A coworker was asking me about the dragon boat experience last night. Which made me remember on the way home that one reason I continued with the same health insurance plan even after I lost the part-time faculty partial insurance payment stipend was just this. I could fall in the river and, if it's been raining, could be exposed to all kinds of nasty diseases. Or slip on the boat with a serious enough injury that I would need medical attention. Or slip down a trail on a hike; or on the Mt. Tabor stairs; or misstep on the treadmill at the gym.

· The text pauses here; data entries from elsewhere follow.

File: src/rtl/uart_pkg.sv
`default_nettype none
// +------------------------------------------------------------------+
// | Package : uart_pkg                                               |
// | Shared UART receiver types: FSM state encoding, bit-rate default |
// | divisor, character width and the even-parity helper.            |
// | Revision: 1.0                                                    |
// +------------------------------------------------------------------+
package uart_pkg;

  // 50 MHz clock / 115200 baud
  localparam int CLKDIV_DEFAULT = 434;
  localparam int DATA_BITS      = 8;

  typedef enum logic [2:0] {
    ST_IDLE  = 3'd0,
    ST_START = 3'd1,
    ST_DATA  = 3'd2,
    ST_STOP  = 3'd3,
    ST_BREAK = 3'd4
  } rx_state_t;

  // Even parity: the parity bit equals the XOR of the data bits
  function automatic logic even_parity(input logic [DATA_BITS-1:0] d);
    return ^d;
  endfunction

endpackage
`default_nettype wire

File: src/rtl/sync_fifo.sv
`default_nettype none
// +------------------------------------------------------------------+
// | Module  : sync_fifo                                              |
// | Single-clock show-ahead FIFO. Pointers carry one extra wrap bit  |
// | so full/empty come from an MSB/LSB compare. A push into a full   |
// | FIFO is accepted only when a pop happens in the same cycle.      |
// | Revision: 1.0                                                    |
// +------------------------------------------------------------------+
module sync_fifo #(
  parameter int WIDTH      = 8,
  parameter int DEPTH_LOG2 = 4
) (
  input  logic             clk,
  input  logic             reset_n,
  input  logic             push,
  input  logic [WIDTH-1:0] push_data,
  input  logic             pop,
  output logic [WIDTH-1:0] head,
  output logic             full,
  output logic             empty
);

  localparam int DEPTH = 2 ** DEPTH_LOG2;
  localparam logic [DEPTH_LOG2:0] PTR_ONE = {{DEPTH_LOG2{1'b0}}, 1'b1};

  logic [DEPTH_LOG2:0] wr_ptr;
  logic [DEPTH_LOG2:0] rd_ptr;
  logic [WIDTH-1:0]    mem [DEPTH];
  logic                do_push;
  logic                do_pop;

  assign empty   = (wr_ptr == rd_ptr);
  assign full    = (wr_ptr[DEPTH_LOG2] != rd_ptr[DEPTH_LOG2]) &&
                   (wr_ptr[DEPTH_LOG2-1:0] == rd_ptr[DEPTH_LOG2-1:0]);
  assign do_pop  = pop && !empty;
  assign do_push = push && (!full || do_pop);

  // Show-ahead head; forced to zero while empty so reset state is defined
  assign head = empty ? '0 : mem[rd_ptr[DEPTH_LOG2-1:0]];

  // Pointer update, wrapping naturally modulo 2**(DEPTH_LOG2+1)
  always_ff @(posedge clk or negedge reset_n) begin
    if (!reset_n) begin
      wr_ptr <= '0;
      rd_ptr <= '0;
    end else begin
      if (do_push) wr_ptr <= wr_ptr + PTR_ONE;
      if (do_pop)  rd_ptr <= rd_ptr + PTR_ONE;
    end
  end

  // Storage array, written at the current write slot
  always_ff @(posedge clk) begin
    if (do_push) mem[wr_ptr[DEPTH_LOG2-1:0]] <= push_data;
  end

endmodule
`default_nettype wire

File: src/rtl/uart_rx.sv
`default_nettype none
// +------------------------------------------------------------------+
// | Module  : uart_rx                                                |
// | UART receiver: 2-flop rxd synchronizer, start/data/stop FSM with |
// | mid-bit sampling, receive FIFO and sticky error flags.           |
// | Optional even parity bit: define UART_RX_PARITY_EN.              |
// | Revision: 1.0                                                    |
// +------------------------------------------------------------------+
module uart_rx
  import uart_pkg::*;
#(
  parameter int CLKDIV     = CLKDIV_DEFAULT,
  parameter int DEPTH_LOG2 = 4
) (
  input  logic       clk,
  input  logic       reset_n,
  input  logic       rxd,
  input  logic       rd,
  input  logic       clr,
  output logic [7:0] data,
  output logic       valid,
  output logic       overrun,
  output logic       frame_err,
  output logic       parity_err
);

  localparam int                CNT_W    = $clog2(CLKDIV);
  localparam logic [CNT_W-1:0]  CNT_HALF = CNT_W'(CLKDIV / 2 - 1);
  localparam logic [CNT_W-1:0]  CNT_FULL = CNT_W'(CLKDIV - 1);
  localparam logic [CNT_W-1:0]  CNT_ONE  = CNT_W'(1);

  logic                 sync1;
  logic                 sync2;
  rx_state_t            state;
  logic [CNT_W-1:0]     cnt;
  logic [3:0]           bit_idx;
  logic [DATA_BITS-1:0] shreg;
  logic                 par_bad;
  logic                 par_set;
  logic                 cnt_zero;
  logic                 stop_sample;
  logic                 push;
  logic                 frame_set;
  logic                 overrun_set;
  logic                 fifo_full;
  logic                 fifo_empty;

  assign cnt_zero    = (cnt == '0);
  assign stop_sample = (state == ST_STOP) && cnt_zero;
  assign push        = stop_sample && sync2 && !par_bad;
  assign frame_set   = stop_sample && !sync2;
  assign overrun_set = push && fifo_full && !rd;
  assign valid       = !fifo_empty;

`ifdef UART_RX_PARITY_EN
  assign par_set = (state == ST_DATA) && cnt_zero &&
                   (bit_idx == 4'(DATA_BITS)) &&
                   (sync2 != even_parity(shreg));
`else
  assign par_set = 1'b0;
  assign par_bad = 1'b0;
`endif

  // Two-flop synchronizer; idles high like the line
  always_ff @(posedge clk or negedge reset_n) begin
    if (!reset_n) begin
      sync1 <= 1'b1;
      sync2 <= 1'b1;
    end else begin
      sync1 <= rxd;
      sync2 <= sync1;
    end
  end

  // Receive FSM: half-bit start qualification, then one sample per bit
  always_ff @(posedge clk or negedge reset_n) begin
    if (!reset_n) begin
      state   <= ST_IDLE;
      cnt     <= '0;
      bit_idx <= '0;
      shreg   <= '0;
`ifdef UART_RX_PARITY_EN
      par_bad <= 1'b0;
`endif
    end else begin
      case (state)
        ST_IDLE: begin
          if (!sync2) begin
            cnt   <= CNT_HALF;
            state <= ST_START;
`ifdef UART_RX_PARITY_EN
            par_bad <= 1'b0;
`endif
          end
        end
        ST_START: begin
          if (cnt_zero) begin
            if (sync2) begin
              state <= ST_IDLE;
            end else begin
              cnt     <= CNT_FULL;
              bit_idx <= '0;
              state   <= ST_DATA;
            end
          end else begin
            cnt <= cnt - CNT_ONE;
          end
        end
        ST_DATA: begin
          if (cnt_zero) begin
            cnt <= CNT_FULL;
`ifdef UART_RX_PARITY_EN
            if (bit_idx == 4'(DATA_BITS)) begin
              par_bad <= par_set;
              state   <= ST_STOP;
            end else begin
              shreg   <= {sync2, shreg[DATA_BITS-1:1]};
              bit_idx <= bit_idx + 4'd1;
            end
`else
            shreg <= {sync2, shreg[DATA_BITS-1:1]};
            if (bit_idx == 4'(DATA_BITS - 1)) begin
              state <= ST_STOP;
            end else begin
              bit_idx <= bit_idx + 4'd1;
            end
`endif
          end else begin
            cnt <= cnt - CNT_ONE;
          end
        end
        ST_STOP: begin
          if (cnt_zero) begin
            state <= sync2 ? ST_IDLE : ST_BREAK;
          end else begin
            cnt <= cnt - CNT_ONE;
          end
        end
        ST_BREAK: begin
          if (sync2) state <= ST_IDLE;
        end
        default: state <= ST_IDLE;
      endcase
    end
  end

  // Sticky error flags; a setting event outranks a same-cycle clear
  always_ff @(posedge clk or negedge reset_n) begin
    if (!reset_n) begin
      overrun    <= 1'b0;
      frame_err  <= 1'b0;
      parity_err <= 1'b0;
    end else begin
      if (overrun_set)    overrun <= 1'b1;
      else if (clr)       overrun <= 1'b0;
      if (frame_set)      frame_err <= 1'b1;
      else if (clr)       frame_err <= 1'b0;
      if (par_set)        parity_err <= 1'b1;
      else if (clr)       parity_err <= 1'b0;
    end
  end

  sync_fifo #(
    .WIDTH      (DATA_BITS),
    .DEPTH_LOG2 (DEPTH_LOG2)
  ) u_fifo (
    .clk       (clk),
    .reset_n   (reset_n),
    .push      (push),
    .push_data (shreg),
    .pop       (rd),
    .head      (data),
    .full      (fifo_full),
    .empty     (fifo_empty)
  );

endmodule
`default_nettype wire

Point being: Now that I'm more active, there are increased physical risks (though far less than if I'd gotten involved in downhill skiing or race car driving or hang gliding). So, as long as I can, I'm putting out about $375 a month for health insurance. I don't want to tempt fate too much by not having it and, because I'm not undernourished and unhealthily thin (which is what the current insurance scale would require; last time I weighed that amount my doctor said I was not healthy and needed to put some back on; you'd never guess that now!), so getting insurance again if I lose it will be a near impossibility. And I'm not 25. So I put out the money, have figured out how many hours I have to work to pay that (cough cough), and know that it's worth it. Unless I want to gamble on losing my house and everything else if a medical emergency strikes.
But at least I do have work and can afford it. I'd rather do something else with that money, but, I have it and I think it's a wise choice.